Avoid GIGO – three rules to keep your database clean and usable

In the late 1950s, US Army mathematicians coined the phrase “Garbage in, garbage out” (GIGO) when programming the world’s earliest computers.  The British equivalent – ‘Rubbish in, rubbish out” – is a well-known adage for anyone who works with a database. Fast forward more than half a century and unfortunately GIGO is still rife – and even more complicated given the huge volume of data we now manage and use in our daily working lives.

I know from experience how unwieldly a database can become if you don’t follow some simple rules to capture and categorise information in the right way.  At ToucanTech we’ve run more than 300 database clean-up, amalgamation and migration projects for schools in the UK and internationally – and although we’ve built mapping templates and scripts to make these data projects more efficient, there’s never a magic wand to instantly unpick a messy set of data.

But it’s also never too late to start following some good data practices!  Here are my top 3 rules – whether you’re managing a simple spreadsheet or a database software. Even if you don’t have time to sort out your legacy data, you can start following these rules for new data in your system.

Rule 1: Use unique IDs

Every person in your database should have a unique ID reference. If you want to add new information to someone’s database record (e.g. an import of updated contact details or email open rates) you want to be sure you’re appending the data to the right record – and the only sure-fire method is to match data using unique reference IDs.

Here’s a simple example of four individual records in a database. Imagine you’re creating a list of school parents for your termly newsletter. From the data below, can you ascertain if the two Li Jings and the two David Whites are the same person or different? You might be able to make an informed guess if you know your parent population, but there’s nothing in the data below to give you a categorical match.

If you add an ID number to each of the records you can see immediately that the two rows of data for Li Jing are stored with different ID numbers – meaning these are probably two different parents – whilst the two rows of data for David White share the same ID number, implying this is the same person.

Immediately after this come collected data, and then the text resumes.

**config.mk**
```make
export PLATFORM = sky130hd
export DESIGN_NAME = ex_ls
export DESIGN_NICKNAME = d
export VERILOG_FILES = /design/src/verilog/mem_stage_pkg.sv /design/src/verilog/ex_ls.sv
export SDC_FILE = /design/constraint.sdc
export NUM_CORES = 1
export LEC_CHECK = 0
export BUFFER_PORTS_ARGS = -buffer_cell sky130_fd_sc_hd__buf_2
export CORE_MARGIN = 2
export CORE_UTILIZATION = 25
export CTS_BUF_LIST = sky130_fd_sc_hd__clkbuf_4 sky130_fd_sc_hd__clkbuf_8
export CTS_CLUSTER_SIZE = 14
export DETAILED_ROUTE_END_ITERATION = 12
export PLACE_DENSITY = 0.49
export SYNTH_ARGS = -nofsm -noshare
export SYNTH_HDL_FRONTEND = slang
export SYNTH_SLANG_ARGS = --single-unit
```
**constraint.sdc**
```tcl
create_clock -name clk -period 1.1 [get_ports clk]
set_input_delay 0 -clock clk [delete_from_list [all_inputs] [get_ports clk]]
set_output_delay 0 -clock clk [all_outputs]
set_load 0.01 [all_outputs]
```
File: src/hdl/gomba_walker.sv
`timescale 1ns/1ps

module gomba_walker (
    input  logic                               Clk,
    input  logic                               rst_n,
    input  logic                               frame_tick,
    input  logic                               gomba_kill,
    output logic [mario_world_pkg::COORD_W-1:0] gomba_x,
    output logic                               gomba_alive
);
    import mario_world_pkg::*;

    logic [COORD_W-1:0] x_q;
    logic               alive_q;
    // High while walking right
    logic               dir_right;
    logic [COORD_W-1:0] x_next;

    // One pixel per frame
    assign x_next = dir_right ? x_q + COORD_W'(1) : x_q - COORD_W'(1);

    // ==================================================
    // Patrol between the two bounds
    // ==================================================
    always_ff @(posedge Clk) begin
        if (!rst_n) begin
            x_q       <= GOMBA_START_X;
            alive_q   <= 1'b1;
            dir_right <= 1'b1;
        end else if (frame_tick && alive_q) begin
            if (gomba_kill) begin
                // Freeze where it was stomped
                alive_q <= 1'b0;
            end else begin
                x_q <= x_next;
                // Turn around on reaching a bound
                if (dir_right && x_next >= GOMBA_MAX_X) begin
                    dir_right <= 1'b0;
                end else if (!dir_right && x_next <= GOMBA_MIN_X) begin
                    dir_right <= 1'b1;
                end
            end
        end
    end

    assign gomba_x     = x_q;
    assign gomba_alive = alive_q;

endmodule

File: src/hdl/contact_judge.sv
`timescale 1ns/1ps

module contact_judge (
    player_if.judge                             mario,
    player_if.judge                             luigi,
    input  logic [mario_world_pkg::COORD_W-1:0] gomba_x,
    input  logic                                gomba_alive,
    output logic                                gomba_kill
);
    import mario_world_pkg::*;

    logic mario_touch;
    logic luigi_touch;
    logic mario_stomp;
    logic luigi_stomp;

    // Falling, and bottom no deeper than the margin into the goomba
    function automatic logic is_stomp(
        input logic [COORD_W-1:0]        py,
        input logic signed [COORD_W-1:0] vy
    );
        logic [COORD_W:0] bottom;
        logic [COORD_W:0] limit;
        bottom = {1'b0, py} + {1'b0, PLAYER_H};
        limit  = {1'b0, GROUND_Y} + {1'b0, STOMP_MARGIN};
        return (vy > 0) && (bottom <= limit);
    endfunction

    // ==================================================
    // Box overlap, goomba always at ground height
    // ==================================================
    assign mario_touch = mario.alive && gomba_alive
        && spans_overlap(mario.x, PLAYER_W, gomba_x, GOMBA_W)
        && spans_overlap(mario.y, PLAYER_H, GROUND_Y, GOMBA_H);

    assign luigi_touch = luigi.alive && gomba_alive
        && spans_overlap(luigi.x, PLAYER_W, gomba_x, GOMBA_W)
        && spans_overlap(luigi.y, PLAYER_H, GROUND_Y, GOMBA_H);

    assign mario_stomp = is_stomp(mario.y, mario.y_motion);
    assign luigi_stomp = is_stomp(luigi.y, luigi.y_motion);

    // Stomp kills the goomba
    assign gomba_kill = (mario_touch && mario_stomp) || (luigi_touch && luigi_stomp);

    // Any other contact is a side hit on the player
    assign mario.kill = mario_touch && !mario_stomp;
    assign luigi.kill = luigi_touch && !luigi_stomp;

endmodule

File: src/hdl/coin_keeper.sv
`timescale 1ns/1ps

module coin_keeper (
    input  logic                                Clk,
    input  logic                                rst_n,
    input  logic                                frame_tick,
    player_if.collector                         mario,
    player_if.collector                         luigi,
    output logic [1:0]                          coin_alive,
    output logic [mario_world_pkg::SCORE_W-1:0] score
);
    import mario_world_pkg::*;

    logic [1:0]         alive_q;
    logic [SCORE_W-1:0] score_q;
    logic [1:0]         taken;
    logic [1:0]         taken_count;

    // Live player box against a coin at (cx, COIN_Y)
    function automatic logic grabs(
        input logic               p_alive,
        input logic [COORD_W-1:0] px,
        input logic [COORD_W-1:0] py,
        input logic [COORD_W-1:0] cx
    );
        return p_alive
            && spans_overlap(px, PLAYER_W, cx, COIN_W)
            && spans_overlap(py, PLAYER_H, COIN_Y, COIN_H);
    endfunction

    // ==================================================
    // Pickup detection
    // ==================================================
    assign taken[0] = alive_q[0] && (grabs(mario.alive, mario.x, mario.y, COIN1_X)
                                  || grabs(luigi.alive, luigi.x, luigi.y, COIN1_X));
    assign taken[1] = alive_q[1] && (grabs(mario.alive, mario.x, mario.y, COIN2_X)
                                  || grabs(luigi.alive, luigi.x, luigi.y, COIN2_X));

    // Both coins may go in the same frame
    assign taken_count = {1'b0, taken[0]} + {1'b0, taken[1]};

    always_ff @(posedge Clk) begin
        if (!rst_n) begin
            alive_q <= 2'b11;
            score_q <= '0;
        end else if (frame_tick) begin
            alive_q <= alive_q & ~taken;
            score_q <= score_q + {{(SCORE_W-2){1'b0}}, taken_count};
        end
    end

    assign coin_alive = alive_q;
    assign score      = score_q;

endmodule

File: src/hdl/mario_world_top.sv
`timescale 1ns/1ps

module mario_world_top (
    input  logic                                Clk,
    input  logic                                rst_n,
    // One-cycle strobe per video frame
    input  logic                                frame_tick,
    input  logic [31:0]                         keycode,
    output logic [mario_world_pkg::COORD_W-1:0] mario_x,
    output logic [mario_world_pkg::COORD_W-1:0] mario_y,
    output logic [mario_world_pkg::COORD_W-1:0] luigi_x,
    output logic [mario_world_pkg::COORD_W-1:0] luigi_y,
    output logic [mario_world_pkg::COORD_W-1:0] gomba_x,
    output logic                                mario_alive,
    output logic                                luigi_alive,
    output logic                                gomba_alive,
    output logic [1:0]                          coin_alive,
    output logic [mario_world_pkg::SCORE_W-1:0] score
);
    import mario_world_pkg::*;

    // ==================================================
    // Player buses
    // ==================================================
    player_if mario_bus ();
    player_if luigi_bus ();

    logic gomba_kill;

    // Mario on WASD
    player_motion #(
        .START_X        (MARIO_START_X),
        .KEY_LEFT_CODE  (KEY_A),
        .KEY_RIGHT_CODE (KEY_D),
        .KEY_JUMP_CODE  (KEY_W)
    ) u_mario (
        .Clk        (Clk),
        .rst_n      (rst_n),
        .frame_tick (frame_tick),
        .keycode    (keycode),
        .p          (mario_bus)
    );

    // Luigi on the arrow keys
    player_motion #(
        .START_X        (LUIGI_START_X),
        .KEY_LEFT_CODE  (KEY_LEFT),
        .KEY_RIGHT_CODE (KEY_RIGHT),
        .KEY_JUMP_CODE  (KEY_UP)
    ) u_luigi (
        .Clk        (Clk),
        .rst_n      (rst_n),
        .frame_tick (frame_tick),
        .keycode    (keycode),
        .p          (luigi_bus)
    );

    gomba_walker u_gomba (
        .Clk         (Clk),
        .rst_n       (rst_n),
        .frame_tick  (frame_tick),
        .gomba_kill  (gomba_kill),
        .gomba_x     (gomba_x),
        .gomba_alive (gomba_alive)
    );

    // Kills are levels, sampled by the movers at the tick
    contact_judge u_judge (
        .mario       (mario_bus),
        .luigi       (luigi_bus),
        .gomba_x     (gomba_x),
        .gomba_alive (gomba_alive),
        .gomba_kill  (gomba_kill)
    );

    coin_keeper u_coins (
        .Clk        (Clk),
        .rst_n      (rst_n),
        .frame_tick (frame_tick),
        .mario      (mario_bus),
        .luigi      (luigi_bus),
        .coin_alive (coin_alive),
        .score      (score)
    );

    // Player state out to the pins
    assign mario_x     = mario_bus.x;
    assign mario_y     = mario_bus.y;
    assign mario_alive = mario_bus.alive;
    assign luigi_x     = luigi_bus.x;
    assign luigi_y     = luigi_bus.y;
    assign luigi_alive = luigi_bus.alive;

endmodule

File: config.mk
export PLATFORM = sky130hd
export DESIGN_NAME = mario_world_top
export DESIGN_NICKNAME = d
export VERILOG_FILES = /design/src/hdl/mario_world_pkg.sv /design/src/hdl/player_if.sv /design/src/hdl/player_motion.sv /design/src/hdl/gomba_walker.sv /design/src/hdl/contact_judge.sv /design/src/hdl/coin_keeper.sv /design/src/hdl/mario_world_top.sv
export SDC_FILE = /design/constraint.sdc
export NUM_CORES = 1
export LEC_CHECK = 0
export BUFFER_PORTS_ARGS = -buffer_cell sky130_fd_sc_hd__buf_2
export CORE_MARGIN = 1.5
export CORE_UTILIZATION = 54
export DETAILED_ROUTE_END_ITERATION = 10
export PLACE_DENSITY = 0.78
export REMOVE_ABC_BUFFERS = 1
export SYNTH_ARGS = -nofsm -noshare
export SYNTH_HDL_FRONTEND = slang
export SYNTH_HIERARCHICAL = 1
export SYNTH_SLANG_ARGS = --single-unit
File: constraint.sdc
create_clock -name Clk -period 3.78 [get_ports Clk]
set_input_delay 0.378 -clock Clk [delete_from_list [all_inputs] [get_ports Clk]]
set_output_delay 0.378 -clock Clk [all_outputs]
set_load 0.05 [all_outputs]
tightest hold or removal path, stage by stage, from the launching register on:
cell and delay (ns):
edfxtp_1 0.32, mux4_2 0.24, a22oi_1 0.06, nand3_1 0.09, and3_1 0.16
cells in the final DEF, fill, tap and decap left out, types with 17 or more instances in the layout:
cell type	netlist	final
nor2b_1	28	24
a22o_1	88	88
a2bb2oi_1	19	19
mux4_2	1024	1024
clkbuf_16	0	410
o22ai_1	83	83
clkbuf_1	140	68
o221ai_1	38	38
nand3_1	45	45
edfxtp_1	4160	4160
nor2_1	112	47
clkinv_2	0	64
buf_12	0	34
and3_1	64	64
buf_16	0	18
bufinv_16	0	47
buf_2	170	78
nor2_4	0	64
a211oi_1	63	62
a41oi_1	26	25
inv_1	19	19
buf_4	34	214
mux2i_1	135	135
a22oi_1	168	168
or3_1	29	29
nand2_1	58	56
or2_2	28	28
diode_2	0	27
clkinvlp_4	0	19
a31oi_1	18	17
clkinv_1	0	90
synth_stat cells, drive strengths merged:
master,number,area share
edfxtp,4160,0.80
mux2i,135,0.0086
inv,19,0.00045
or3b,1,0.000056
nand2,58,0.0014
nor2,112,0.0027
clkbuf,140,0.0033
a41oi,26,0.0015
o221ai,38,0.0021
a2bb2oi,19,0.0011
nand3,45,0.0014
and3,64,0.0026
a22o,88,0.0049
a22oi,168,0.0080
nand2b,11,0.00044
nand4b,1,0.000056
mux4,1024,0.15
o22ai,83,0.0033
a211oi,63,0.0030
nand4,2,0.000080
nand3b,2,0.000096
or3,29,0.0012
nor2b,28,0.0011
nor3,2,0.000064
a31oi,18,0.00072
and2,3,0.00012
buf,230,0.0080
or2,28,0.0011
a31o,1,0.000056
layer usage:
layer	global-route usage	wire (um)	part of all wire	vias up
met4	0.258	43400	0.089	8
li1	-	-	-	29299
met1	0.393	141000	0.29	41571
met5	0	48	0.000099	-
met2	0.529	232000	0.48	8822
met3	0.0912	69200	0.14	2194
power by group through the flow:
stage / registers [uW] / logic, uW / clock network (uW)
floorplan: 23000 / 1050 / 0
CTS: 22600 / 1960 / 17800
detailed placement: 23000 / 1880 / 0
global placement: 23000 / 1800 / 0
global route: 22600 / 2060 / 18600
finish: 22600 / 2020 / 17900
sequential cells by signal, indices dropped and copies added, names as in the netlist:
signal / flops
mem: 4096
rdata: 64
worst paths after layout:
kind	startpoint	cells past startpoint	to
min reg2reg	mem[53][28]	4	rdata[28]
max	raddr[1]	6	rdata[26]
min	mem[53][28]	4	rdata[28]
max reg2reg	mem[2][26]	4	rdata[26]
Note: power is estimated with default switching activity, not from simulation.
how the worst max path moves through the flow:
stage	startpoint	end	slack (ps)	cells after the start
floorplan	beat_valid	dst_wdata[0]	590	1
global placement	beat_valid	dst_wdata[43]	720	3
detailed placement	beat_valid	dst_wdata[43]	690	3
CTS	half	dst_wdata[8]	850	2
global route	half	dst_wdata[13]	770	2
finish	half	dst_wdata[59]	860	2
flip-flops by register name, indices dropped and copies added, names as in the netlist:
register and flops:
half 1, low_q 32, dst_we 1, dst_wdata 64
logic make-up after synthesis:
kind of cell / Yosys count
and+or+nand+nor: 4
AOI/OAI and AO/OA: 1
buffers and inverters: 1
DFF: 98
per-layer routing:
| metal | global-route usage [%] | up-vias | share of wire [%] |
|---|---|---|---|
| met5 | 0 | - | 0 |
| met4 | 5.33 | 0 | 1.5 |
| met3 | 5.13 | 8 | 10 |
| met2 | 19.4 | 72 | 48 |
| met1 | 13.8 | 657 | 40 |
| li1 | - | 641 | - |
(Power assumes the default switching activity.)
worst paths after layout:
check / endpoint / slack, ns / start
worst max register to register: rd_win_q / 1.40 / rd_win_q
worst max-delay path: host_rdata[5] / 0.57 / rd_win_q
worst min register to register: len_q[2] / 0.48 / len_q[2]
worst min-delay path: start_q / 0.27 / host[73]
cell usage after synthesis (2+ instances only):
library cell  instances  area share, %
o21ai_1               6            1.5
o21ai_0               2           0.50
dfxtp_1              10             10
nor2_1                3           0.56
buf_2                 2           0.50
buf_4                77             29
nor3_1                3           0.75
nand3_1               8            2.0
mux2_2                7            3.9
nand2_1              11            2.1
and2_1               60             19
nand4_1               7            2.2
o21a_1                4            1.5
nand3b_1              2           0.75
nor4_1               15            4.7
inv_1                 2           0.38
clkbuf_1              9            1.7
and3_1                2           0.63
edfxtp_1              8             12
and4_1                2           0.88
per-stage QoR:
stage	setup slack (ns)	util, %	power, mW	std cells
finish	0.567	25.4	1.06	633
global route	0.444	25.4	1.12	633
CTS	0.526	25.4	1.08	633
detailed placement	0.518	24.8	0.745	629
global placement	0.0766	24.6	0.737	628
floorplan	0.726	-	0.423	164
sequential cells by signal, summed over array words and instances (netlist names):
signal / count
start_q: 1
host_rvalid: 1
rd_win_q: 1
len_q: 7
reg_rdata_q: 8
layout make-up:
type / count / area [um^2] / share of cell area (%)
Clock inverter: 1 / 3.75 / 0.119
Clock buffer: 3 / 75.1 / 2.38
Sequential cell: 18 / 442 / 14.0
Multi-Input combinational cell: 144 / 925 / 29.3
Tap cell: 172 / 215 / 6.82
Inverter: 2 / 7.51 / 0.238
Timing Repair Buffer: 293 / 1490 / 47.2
### src/logic/beat_splitter.sv
`timescale 1ns/1ns

module beat_splitter (
    input  logic                     m_axis_data,
    input  logic                     rst_n,
    input  stream_pkg::wide_beat_t   word,
    input  logic                     word_valid,
    output logic                     word_pop,
    output stream_pkg::narrow_beat_t dsp_out,
    output logic                     dsp_out_valid,
    input  logic                     dsp_out_ready
);
    logic half;     // 0 = low half on the bus
    logic accept;

    assign dsp_out_valid = word_valid;
    assign accept        = dsp_out_valid && dsp_out_ready;

    assign dsp_out.tdata = half ? word.data[63:32] : word.data[31:0];
    assign dsp_out.tlast = half && word.last;

    // word leaves the FIFO only with its high half
    assign word_pop = accept && half;

    always_ff @(posedge m_axis_data) begin
        if (!rst_n)
            half <= 1'b0;
        else if (accept)
            half <= !half;
    end

endmodule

When you’re creating a new record, or running a data import, it’s important to ensure individuals have unique IDs and that you only create one record for each person (no duplicates!) in your database.

If you export data out of your database (e.g. to an Excel spreadsheet) to manage data for an activity like an event you must always include the unique IDs for each record so that when you import the data back in to your database the system can unambiguously match the new information to the existing database records.

Rule 2: Don’t embed records together

Sometimes it can seem quick to store family members or married couples together in one database record, but you can build up all sorts of data problems if you do this!  Joint records make it difficult to ascertain which bit of information refers to whom and you won’t have a unique ID for each person (see Rule 1 above!)

Here’s an example of a joint record to illustrate the difficulty of identifying which person each piece of information relates to:

In the GDPR era it’s even more important to store your data accurately.  If you’re capturing consent options, you need to know specifically which person has opted-in/ out – which can be difficult to track if individuals are grouped together in a record.

Rule 3: Create pick-lists

Validating data entry using pre-defined pick-lists is a smart way to future-proof your database long-term.  One of the biggest issues we’ve seen across school databases is the wide range of data entry applied by different team members at different times. Forcing people to use pick-lists as much as possible makes it more likely that information will be added in a consistent, fixed, format. This consistency is critical if you want to run search filters in the future and segment people according to specific criteria.

Here’s an example of two data fields – one with a fixed pick list and one with free text entry. The pick list forces you to select a consistent input (and is faster to enter) – you’ll be able to filter using these inputs in the future and easily group records together.  The free text enables you to write more context, but you won’t be able to filter or group this data in a quantified way for analysis or segmented communications in the future. We’d recommend selecting from a pick-list and then adding extra free-text info as a note.

Kate Jillings is the co-founder of ToucanTech, a community database and website software for schools. She’s passionate about providing a practical and beautiful product and helping schools to run effective marketing, fundraising, alumni and careers activities.